◆ Required action ◆
Your answer should be the lines below from the one holding "margin | 128 | 0 |" through the one holding "export VERILOG_FILES = /design/src/bis_ram.sv", copied exactly and with nothing else.

──────

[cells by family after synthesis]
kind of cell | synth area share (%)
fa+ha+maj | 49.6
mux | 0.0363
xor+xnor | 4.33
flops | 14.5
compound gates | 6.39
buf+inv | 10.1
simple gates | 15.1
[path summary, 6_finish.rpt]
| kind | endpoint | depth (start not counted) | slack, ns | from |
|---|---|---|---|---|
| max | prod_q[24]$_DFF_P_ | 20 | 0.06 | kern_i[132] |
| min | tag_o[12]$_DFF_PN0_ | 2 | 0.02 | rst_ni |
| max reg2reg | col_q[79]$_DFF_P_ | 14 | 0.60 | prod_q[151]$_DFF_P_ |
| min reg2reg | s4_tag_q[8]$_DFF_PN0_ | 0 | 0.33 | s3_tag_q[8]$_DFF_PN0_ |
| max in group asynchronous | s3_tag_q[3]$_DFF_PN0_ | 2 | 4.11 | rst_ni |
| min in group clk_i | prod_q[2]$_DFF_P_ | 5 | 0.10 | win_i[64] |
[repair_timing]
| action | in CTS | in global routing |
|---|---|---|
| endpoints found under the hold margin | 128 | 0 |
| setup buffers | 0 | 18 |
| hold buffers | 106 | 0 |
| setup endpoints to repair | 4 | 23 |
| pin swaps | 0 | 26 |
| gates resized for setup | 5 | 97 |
File: src/bis_ram.sv
// generic single write port ram with registered read
`default_nettype none
module bis_ram #(
    parameter int WIDTH = 8,
    parameter int DEPTH = 16
) (
    input  wire logic                     i_clk,
    input  wire logic                     i_we,
    input  wire logic [$clog2(DEPTH)-1:0] i_waddr,
    input  wire logic [WIDTH-1:0]         i_wdata,
    input  wire logic                     i_re,
    input  wire logic [$clog2(DEPTH)-1:0] i_raddr,
    output logic      [WIDTH-1:0]         o_rdata
);
    logic [WIDTH-1:0] r_mem [0:DEPTH-1];

    // write then registered read
    always_ff @(posedge i_clk) begin
        if (i_we) begin
            r_mem[i_waddr] <= i_wdata;
        end
        if (i_re) begin
            o_rdata <= r_mem[i_raddr];
        end
    end
endmodule
`default_nettype wire

File: config.mk
export PLATFORM = sky130hd
export DESIGN_NAME = bis_ram
export DESIGN_NICKNAME = d
export VERILOG_FILES = /design/src/bis_ram.sv
export SDC_FILE = /design/constraint.sdc
export NUM_CORES = 1
export LEC_CHECK = 0
export ABC_AREA = 0
export BUFFER_PORTS_ARGS = -buffer_cell sky130_fd_sc_hd__buf_2
export CAP_MARGIN = 10
export CORE_UTILIZATION = 45
export CTS_CLUSTER_DIAMETER = 30
export DETAILED_ROUTE_END_ITERATION = 10
export SETUP_SLACK_MARGIN = 0.05
export SLEW_MARGIN = 20
export SYNTH_ARGS = -nofsm -noshare
export SYNTH_HDL_FRONTEND = slang
export SYNTH_SLANG_ARGS = --single-unit
File: constraint.sdc
create_clock -name i_clk -period 2.5 [get_ports i_clk]
set_input_delay 0.5 -clock i_clk [delete_from_list [all_inputs] [get_ports i_clk]]
set_output_delay 0.5 -clock i_clk [all_outputs]
set_load 0.01 [all_outputs]
## After elaboration in Yosys (flattened, before gate mapping)

Memories as Yosys holds them, arrays and structs flattened. A register that Yosys moved wholly into a read port is not among the register bits.
Cells that the tools add are included.

| storage, ports and cells | value |
|---|---|
| register bits | 0 |
| bits in writable memories | 128 |
| input bits | 19 |
| output and inout bits | 8 |
| logic and storage cells | 3 |
| memories | 1 |

Memories:

| name | words | width | read ports | clocked after memory_dff | wr ports | RTL line | source |
|---|---|---|---|---|---|---|---|
| r_mem | 16 | 8 | 1 | 1 | 1 | 15 | `logic [WIDTH-1:0] r_mem [0:DEPTH-1];` |

| cells by class | value |
|---|---|
| muxes and demuxes | 2 |

Operators by type and width:

| cell | number |
|---|---|
| two-way mux 1 bit | 2 |

## Logic depth before layout (Yosys ltp)

Gate-level depths: netlist (run 1).

| depth | value |
|---|---|
| word-level depth | 2 |
| depth in mapped cells | 5 |
| gate-level depth less buffers | 3 |

## Worst setup path after synthesis (run 1)

Ideal clock, no wire load.

| timing | value |
|---|---|
| path type | input to register |
| from | in i_waddr[2] |
| to | mem r_mem[0][0], enable pin |
| library setup time | 383 ps |
| data arrival time | 1610 ps |
| required time | 2117 ps |
| slack | 507 ps |
| stages on the path | 2 |
| buffers on the path | 0 |
| cell sequence | or3b_2 -> nor3_1 |

RTL lines:

| item | RTL line | source |
|---|---|---|
| start: declaration | 9 | `input wire logic [$clog2(DEPTH)-1:0] i_waddr,` |
| end: declaration | 15 |  |

No word-level cell before the write port.

==> run summary, run 1 <==
The run finished with clean final reports. For the initial antenna violation count, the log shows 0. Among all stages on the critical path, the largest delay is contributed by sky130_fd_sc_hd__buf_2.

Post-CTS timing repair inserted 0 buffers for setup. Once routing completed, OpenROAD measured the worst setup slack at 0.777 ns. For the CTS buffer count, the log shows 17.

For this block, the routed nets add up to 10.0 mm of wire. The critical path is of the input port to register type. The number of global-route vias before repair is 2402.

Top metal layer carrying routed signals: met4. The first global-routing pass estimated 15.0 mm of wire. The aggregate global routing overflow was 0. The quantity of hold-fixing buffers added after cts was 0; the remaining routing DRC violations was 0. In this run the deepest clock path goes through 2 buffers. The switching power is 0.000996 W.

The tree is rooted in a sky130_fd_sc_hd__clkbuf_16. In this run the tool buffered the top-level ports with 26 buffer cells. The critical path contains buffers and inverters numbering 2 combined. Routability-driven placement finished with a final weighted congestion of 0.798.

The worst hold path terminates at o_rdata[1]$_DFFE_PP_. Static timing analysis puts the maximum clock frequency at 0.580 GHz. The routed length on met3 was 457 um; the delay contributed by the slowest stage of the critical path was 0.41 ns. For this design the ratio of total power to cell area is 842 nW/um^2. Net switching is 19.1% of the power. The worst min-delay path class was input port to register. The accumulated negative setup slack is 0 ns, and the number of DRC markers in iteration 0 is 200. The maximum fanout along the worst path is 17.

Prior to clock tree synthesis, the placed netlist has a worst setup slack of 0.318 ns. The repair_antennas step left the layout with diodes totalling 0. Per report_power, the combinational group accounts for 4.6% of the total. The post-detailed-route wirelength per cell was 23.0 um. Leakage power figure: 2.10 nW. The detailed placer's ending HPWL is 6.28 mm. Setup repair after global routing left no endpoint under its margin.

During I/O placement, the number of pins put on the boundary was 27. For the pin with the worst max-slew slack, the measured transition is 0.500 ns. The standard-cell row count is 38.

In the final routing, the length of wire on met1 measures 4.76 mm. In the finished design, the share of the clock period the worst path needs comes to 68.9%. TritonCTS built the clock tree.

The vias after detailed routing is 2428, and the max-cap check violation count is 0. The quantity of gates resized following cts is 0. Data arrives at the worst endpoint at 1.88 ns.

The number of nets handed over by synthesis was 248. The run gives 0.41 ns as the clock latency reported for the late side of the worst-skew pair. The starting density of the core was 47.2%.

The startpoint of the most critical hold path was i_re. For this run, the post-layout net count is 304. The floorplan step defined a die boundary enclosing 12100 sq um. The post-route minimum period works out to 1.72 ns.

The tools report the count of warnings emitted by yosys as 0. The endpoint identified for the worst register-to-register timing path is o_rdata[7]$_DFFE_PP_. Counting every sink on the clock net gives 136. In the final layout, the share of cells above drive strength 1 is 31.5%. The die width was 110 um; the via density per instance was 5.58. The run gives 66.7% as the worst max-slew margin expressed relative to the limit.

The startpoint identified for the worst register-to-register timing path is r_mem[11][7]$_DFFE_PP_. From bottom edge to top edge, the die measures 110 um. The number of nets with antenna violations after routing was 0; the post-synthesis cell area was 5230 sq um. The H-tree was split into 4 levels. In the synthesized netlist, the number of instances is 229.

The post-synthesis cell type count was 18; the number of max-slew violations in the final report was 0. Clock-pin slew was measured on the worst setup and hold paths at 0.06 ns. For flop-to-flop paths, the worst setup slack is 1.02 ns. Sequential group share of total power: 49.7%.

Setup violations remaining at the end of the flow were counted as 0. After synthesis the netlist holds a flip-flop and latch count of 136. For this run, the register share of the synthesized area comes to 78.1%. The depth of the worst register-to-register path was 3. Among cell families on the critical path, the largest total delay comes from buffers and inverters. The average instance in the mapped netlist occupies 22.8 sq um. STA classifies the critical path endpoint as a register. The number of hold-slack violations in the final timing report came out at 0.

The cell depth of the worst hold path came out at 1. Detailed routing placed a total of 4.69 mm of wire on met2. The signal on the critical path passes through buf_2, buf_4, mux4_1, a22oi_1, nand2_1. The clock arrives with 0.00497 ns of skew.

The first detailed-routing pass ran for 4 iterations. The floorplan step defined a core boundary enclosing 11100 sq um. STA classifies the critical path startpoint as an input port. Compared with the post-synthesis result, the final layout area differs by 18.2%. Entering global routing, the biggest net connects 33 pins. The portion of total power attributed to the clock network was 45.7%. The tools report the total internal power as 0.00421 W. The run gives 2.66 ns as the data required time of the critical path. Across every metal layer, demand over resource in global routing totals 18.8%. Across the VDD grid, the largest voltage drop is 488 uV.
## per-layer routing
metal	global-route usage, %	up-vias
li1	-	1088
met1	27.2	1275
met2	27.9	57
met3	4.80	8
met4	6.57	0
met5	0	-
## logic make-up after synthesis
kind of cell | share of synthesized area, %
mux | 14.8
flops | 78.1
simple gates | 3.14
buf+inv | 1.65
compound gates | 2.30
## power by group through the flow
stage          logic, W  registers, W  clock network (W)
2_1_floorplan  0.000130       0.00263                  0
3_3_place_gp   0.000240       0.00263                  0
3_5_place_dp   0.000245       0.00263                  0
4_1_cts        0.000245       0.00258            0.00241
5_1_grt        0.000262       0.00259            0.00253
6_report       0.000240       0.00258            0.00238
## state kept, by name, summed over array words and instances (netlist names)
signal / flops
r_mem: 128
o_rdata: 8
## worst max path at each step
stage / slack (ns) / start / endpoint / depth (start not counted)
6_report: 0.78 / i_raddr[1] / o_rdata[2]$_DFFE_PP_ / 5
5_1_grt: 0.67 / i_raddr[1] / o_rdata[2]$_DFFE_PP_ / 5
4_1_cts: 0.75 / i_raddr[1] / o_rdata[2]$_DFFE_PP_ / 5
3_5_place_dp: 0.32 / i_raddr[1] / o_rdata[2]$_DFFE_PP_ / 5
3_3_place_gp: 0.34 / i_raddr[1] / o_rdata[2]$_DFFE_PP_ / 5
2_1_floorplan: 0.51 / i_waddr[2] / r_mem[0][0]$_DFFE_PP_ / 2
## layout by cell type, fill, tap and decap left out, types with 3 or more instances in the layout
| master | Yosys | layout |
|---|---|---|
| sky130_fd_sc_hd__a22oi_1 | 16 | 16 |
| sky130_fd_sc_hd__nor2_1 | 13 | 13 |
| sky130_fd_sc_hd__clkinv_2 | 0 | 5 |
| sky130_fd_sc_hd__nand2_1 | 9 | 9 |
| sky130_fd_sc_hd__clkbuf_16 | 0 | 17 |
| sky130_fd_sc_hd__nor3_1 | 4 | 4 |
| sky130_fd_sc_hd__bufinv_16 | 0 | 3 |
| sky130_fd_sc_hd__mux4_1 | 14 | 14 |
| sky130_fd_sc_hd__mux4_2 | 18 | 18 |
| sky130_fd_sc_hd__buf_4 | 1 | 20 |
| sky130_fd_sc_hd__buf_2 | 3 | 26 |
| sky130_fd_sc_hd__edfxtp_1 | 136 | 136 |
## final cells by class
class	instances	area, sq um
Clock buffer	18	429
Clock inverter	11	134
Sequential cell	136	4080
Fill cell	826	4900
Multi-Input combinational cell	83	1060
Tap cell	140	175
Timing Repair Buffer	47	300
## per-stage QoR
stage	power, W	utilization [%]	instance area (sq um)	cells	hold WS (ns)
6_report	0.00520	55.8	6180	435	0.477
5_1_grt	0.00537	55.8	6180	435	0.471
4_1_cts	0.00524	55.8	6180	435	0.468
3_5_place_dp	0.00287	50.7	5620	406	0.744
3_3_place_gp	0.00287	50.7	5620	406	0.733
2_1_floorplan	0.00276	-	5230	229	0.599
## cell usage after synthesis
library cell,count,area [sq um]
sky130_fd_sc_hd__nand3b_1,2,15.0
sky130_fd_sc_hd__and2_1,1,6.26
sky130_fd_sc_hd__mux4_1,14,368
sky130_fd_sc_hd__nand2b_1,2,12.5
sky130_fd_sc_hd__buf_4,1,7.51
sky130_fd_sc_hd__or3b_2,1,8.76
sky130_fd_sc_hd__clkdlybuf4s25_2,3,30.0
sky130_fd_sc_hd__mux4_2,18,405
sky130_fd_sc_hd__nor2_1,13,48.8
sky130_fd_sc_hd__edfxtp_1,136,4080
sky130_fd_sc_hd__and2b_1,1,7.51
sky130_fd_sc_hd__nor3_1,4,20.0
sky130_fd_sc_hd__nand2_1,9,33.8
sky130_fd_sc_hd__nor2b_1,1,6.26
sky130_fd_sc_hd__a22oi_1,16,120
sky130_fd_sc_hd__buf_2,3,15.0
sky130_fd_sc_hd__nand3_1,1,5.00
sky130_fd_sc_hd__buf_6,3,33.8
Power figures use the tool's default switching activity.
==> run 2, diff against run 1 <==
clock period = 1.47 ns   (was 2.5 ns; I/O delays follow)
==> run 2 against run 1 <==
Hold slack got worse by 0.20 ns. Core utilization increased by 0.58 points. Flip-flop and latch count unchanged. Setup slack got worse by 0.72 ns. Clock skew increased by 0.0010 ns. Non-clock buffer count increased by 5. Global-route usage decreased by 0.18 points. Routed wire length decreased by 3.2%. First-iteration DRC count decreased by 45%. Largest power group unchanged. Critical path depth decreased by 2.
==> run summary, run 2 (synthesized netlist as in run 1, its figures left out) <==
Post-route fraction of the period consumed by the critical path: 96.0%. The worst max-slew margin expressed relative to the limit came out at 31.6% (-35 points). For the leakage power figure, the log shows 2.08 nW (-1.1%). The standard-cell row count is 38 (unchanged), and the detailed-router iteration count before antenna repair is 4 (unchanged).

Walking the worst path, the cells encountered are mux4_2, a22oi_1, nand2_1. End point of the worst hold path: r_mem[0][7]$_DFFE_PP_. The flow ran to the end, and the final reports show no timing, DRC or antenna violations. The worst setup path is captured at a register. The tools report the CTS buffer count as 17 (unchanged). The global placement routability congestion was 0.696 (-13%); the number of H-tree levels was 4 (unchanged). The sum of buffers and inverters on the critical path is 0 (-2), and the overall routed net length is 9.68 mm (-3.2%). The post-placement setup slack is -0.322 ns (-0.640 ns). For the layout filler cell count, the log shows 828 (+0.24%). The starting density of the core came out at 47.2% (unchanged). The number of nets with antenna violations after routing is 0 (unchanged). TritonCTS built the clock tree. The via density per instance was 5.51 (-1.2%); the overall power after layout was 0.00846 W (+63%).

The maximum fanout along the worst path came out at 1 (-16). Startpoint of the most critical hold path: i_wdata[7]. The number of max-slew violations in the final report came out at 0 (unchanged). The floorplan die height was 110 um (unchanged); the post-detailed-route wirelength per cell was 22.0 um (-4.1%).

The number of hold-slack violations in the final timing report is 0 (unchanged). The final setup slack of the worst path is 0.0594 ns (-0.717 ns). The count of input and output buffers works out to 26 (unchanged).

The count of final setup violators came out at 0 (unchanged). The top register by number of flip-flops is r_mem. The min-delay analysis places its worst path in the category input port to register. The buffer levels on the longest clock path was 2 (unchanged); the detailed placer's ending HPWL was 6.22 mm (-0.83%). Setup repair after global routing could not meet its margin everywhere. The clock transition at the register clock pins on the worst setup and hold paths after CTS came out at 0.06 ns (about the same). The tools report the largest net degree at the start of global routing as 17 (-48%). The library cell used most frequently in the layout, excluding fill and tap cells, is sky130_fd_sc_hd__edfxtp_1.

The power density over the cells works out to 1360 nW/um^2 (+61%). The initial antenna violation count was 0 (unchanged). The cell depth of the worst hold path is 1 (unchanged). The total track usage is 18.6% (-0.18 points), and the setup slack of the most critical reg-to-reg path is 0.06 ns (-0.96 ns).

The placeable core region is 11100 sq um (unchanged). Cell class contributing the biggest share of worst-path delay: multiplexers. The tools report the number of DRC markers in iteration 0 as 110 (-45%).

In this run the worst setup path begins at r_mem[2][0]$_DFFE_PP_. The tools report the clock latency reported for the late side of the worst-skew pair as 0.40 ns (about the same). The number of sinks handled by clock tree synthesis is 136 (unchanged). The data required time of the critical path came out at 1.62 ns (-1.04 ns). The overall die area came out at 12100 sq um (unchanged).

Number of global-route vias before repair: 2535 (+5.5%). Cell with the largest stage delay on the worst path: sky130_fd_sc_hd__mux4_2. The worst clock skew on the final layout was 0.00598 ns (+0.00101 ns). The slew at the pin closest to its max-slew limit was 1.02 ns (+0.524 ns). The path type of the worst setup path is register to register. Area growth from synthesis to final layout: 19.4%.

The depth of the worst register-to-register path was 3 (unchanged). The run gives 0.709 GHz as the achievable clock frequency. The tree is rooted in a sky130_fd_sc_hd__clkbuf_16. The beginning of the worst register-to-register path was r_mem[2][0]$_DFFE_PP_. The run gives 1.56 ns (-0.32 ns) as the arrival time of the worst setup path. The worst setup path is launched from a register. For the quantity of hold-fixing buffers added after cts, the log shows 0 (unchanged). The largest registers in the layout are r_mem (128), o_rdata (8). The count of inserted antenna diode cells is 0 (unchanged), and the max-cap check violation count is 0 (unchanged).

In this run the critical register-to-register path is captured at o_rdata[0]$_DFFE_PP_. The post-route minimum period was 1.41 ns. The library cells used most frequently in the layout, excluding fill and tap cells, are 136 x sky130_fd_sc_hd__edfxtp_1, 30 x sky130_fd_sc_hd__mux4_2, 26 x sky130_fd_sc_hd__buf_2.

The number of buffers added for setup after CTS was 0 (unchanged); the worst vdd rail ir drop was 791 uV (+62%). The flip-flop count of the largest register, all copies and words added is 128 (unchanged). The number of ports placed on the die boundary is 27 (unchanged), and the global-route wire length before repair is 14.8 mm (-1.6%).

The die width was 110 um (unchanged); the remaining routing DRC violations was 0 (unchanged). The run gives 309 (+1.6%) as the post-layout net count. The delay contributed by the slowest stage of the critical path was 0.47 ns (+0.06 ns); the layout cell share with drive strength beyond 1 was 39.1% (+7.6 points).

Aggregate global routing overflow: 0 (unchanged). The vias after detailed routing came out at 2420 (-0.33%).
run 2: changes by cell type in the layout (fill, tap and decap cells not counted), sizes merged:
cell,previous run,this run
clkbuf,18,21
clkinvlp,2,0
buf,47,52
bufinv,3,1
run 2: worst max path at each step:
stage / endpoint / slack, ns / cells past startpoint
finish: o_rdata[0]$_DFFE_PP_ / 0.06 / 3
global route: o_rdata[0]$_DFFE_PP_ / 0.009 / 3
CTS: o_rdata[0]$_DFFE_PP_ / 0.05 / 3
detailed placement: o_rdata[1]$_DFFE_PP_ / -0.32 / 5
global placement: o_rdata[1]$_DFFE_PP_ / -0.33 / 5
floorplan: o_rdata[2]$_DFFE_PP_ / -0.04 / 5
run 2: through the flow:
stage          cells  hold WS, ns  setup TNS, ns  util, %  instance area [sq um]
6_report         439        0.276              0     56.4                   6240
5_1_grt          439        0.258              0     56.4                   6240
2_1_floorplan    229        0.393         -0.229        -                   5260
3_5_place_dp     411        0.691          -2.83     51.7                   5720
4_1_cts          439        0.260              0     56.3                   6240
3_3_place_gp     411        0.683          -2.74     51.7                   5720
run 2: final cells by class:
cell class | count | area [sq um] | share of cell area (%)
timing repair buffer | 52 | 413 | 6.61
clock inverter | 7 | 57.6 | 0.922
multi-input combinational | 83 | 1070 | 17.2
clock buffer | 21 | 440 | 7.05
tap | 140 | 175 | 2.81
sequential | 136 | 4080 | 65.4
run 2: routing by layer:
metal  wire (um)  vias up  GRT usage, %
met3         572        6          5.51
met1        4140     1246          25.5
met4          61        0          7.81
met2        4900       78          28.1
li1            -     1090             -
met5           0        -             0
run 2: timing repair:
action / CTS / global route
setup endpoints to repair: 5 / 5
pin swaps: 0 / 1
gates resized for setup: 5 / 3
gates cloned: 0 / 0
run 2: report_power, final:
part           switching (W)  leakage (nW)  internal (W)
clock network        0.00137         0.247       0.00225
logic               0.000243         0.592      0.000201
registers          0.0000242          1.24       0.00437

──────

◆ Answer to this task ◆
| endpoints found under the hold margin | 128 | 0 |
| setup buffers | 0 | 18 |
| hold buffers | 106 | 0 |
| setup endpoints to repair | 4 | 23 |
| pin swaps | 0 | 26 |
| gates resized for setup | 5 | 97 |
File: src/bis_ram.sv
// generic single write port ram with registered read
`default_nettype none
module bis_ram #(
    parameter int WIDTH = 8,
    parameter int DEPTH = 16
) (
    input  wire logic                     i_clk,
    input  wire logic                     i_we,
    input  wire logic [$clog2(DEPTH)-1:0] i_waddr,
    input  wire logic [WIDTH-1:0]         i_wdata,
    input  wire logic                     i_re,
    input  wire logic [$clog2(DEPTH)-1:0] i_raddr,
    output logic      [WIDTH-1:0]         o_rdata
);
    logic [WIDTH-1:0] r_mem [0:DEPTH-1];

    // write then registered read
    always_ff @(posedge i_clk) begin
        if (i_we) begin
            r_mem[i_waddr] <= i_wdata;
        end
        if (i_re) begin
            o_rdata <= r_mem[i_raddr];
        end
    end
endmodule
`default_nettype wire

File: config.mk
export PLATFORM = sky130hd
export DESIGN_NAME = bis_ram
export DESIGN_NICKNAME = d
export VERILOG_FILES = /design/src/bis_ram.sv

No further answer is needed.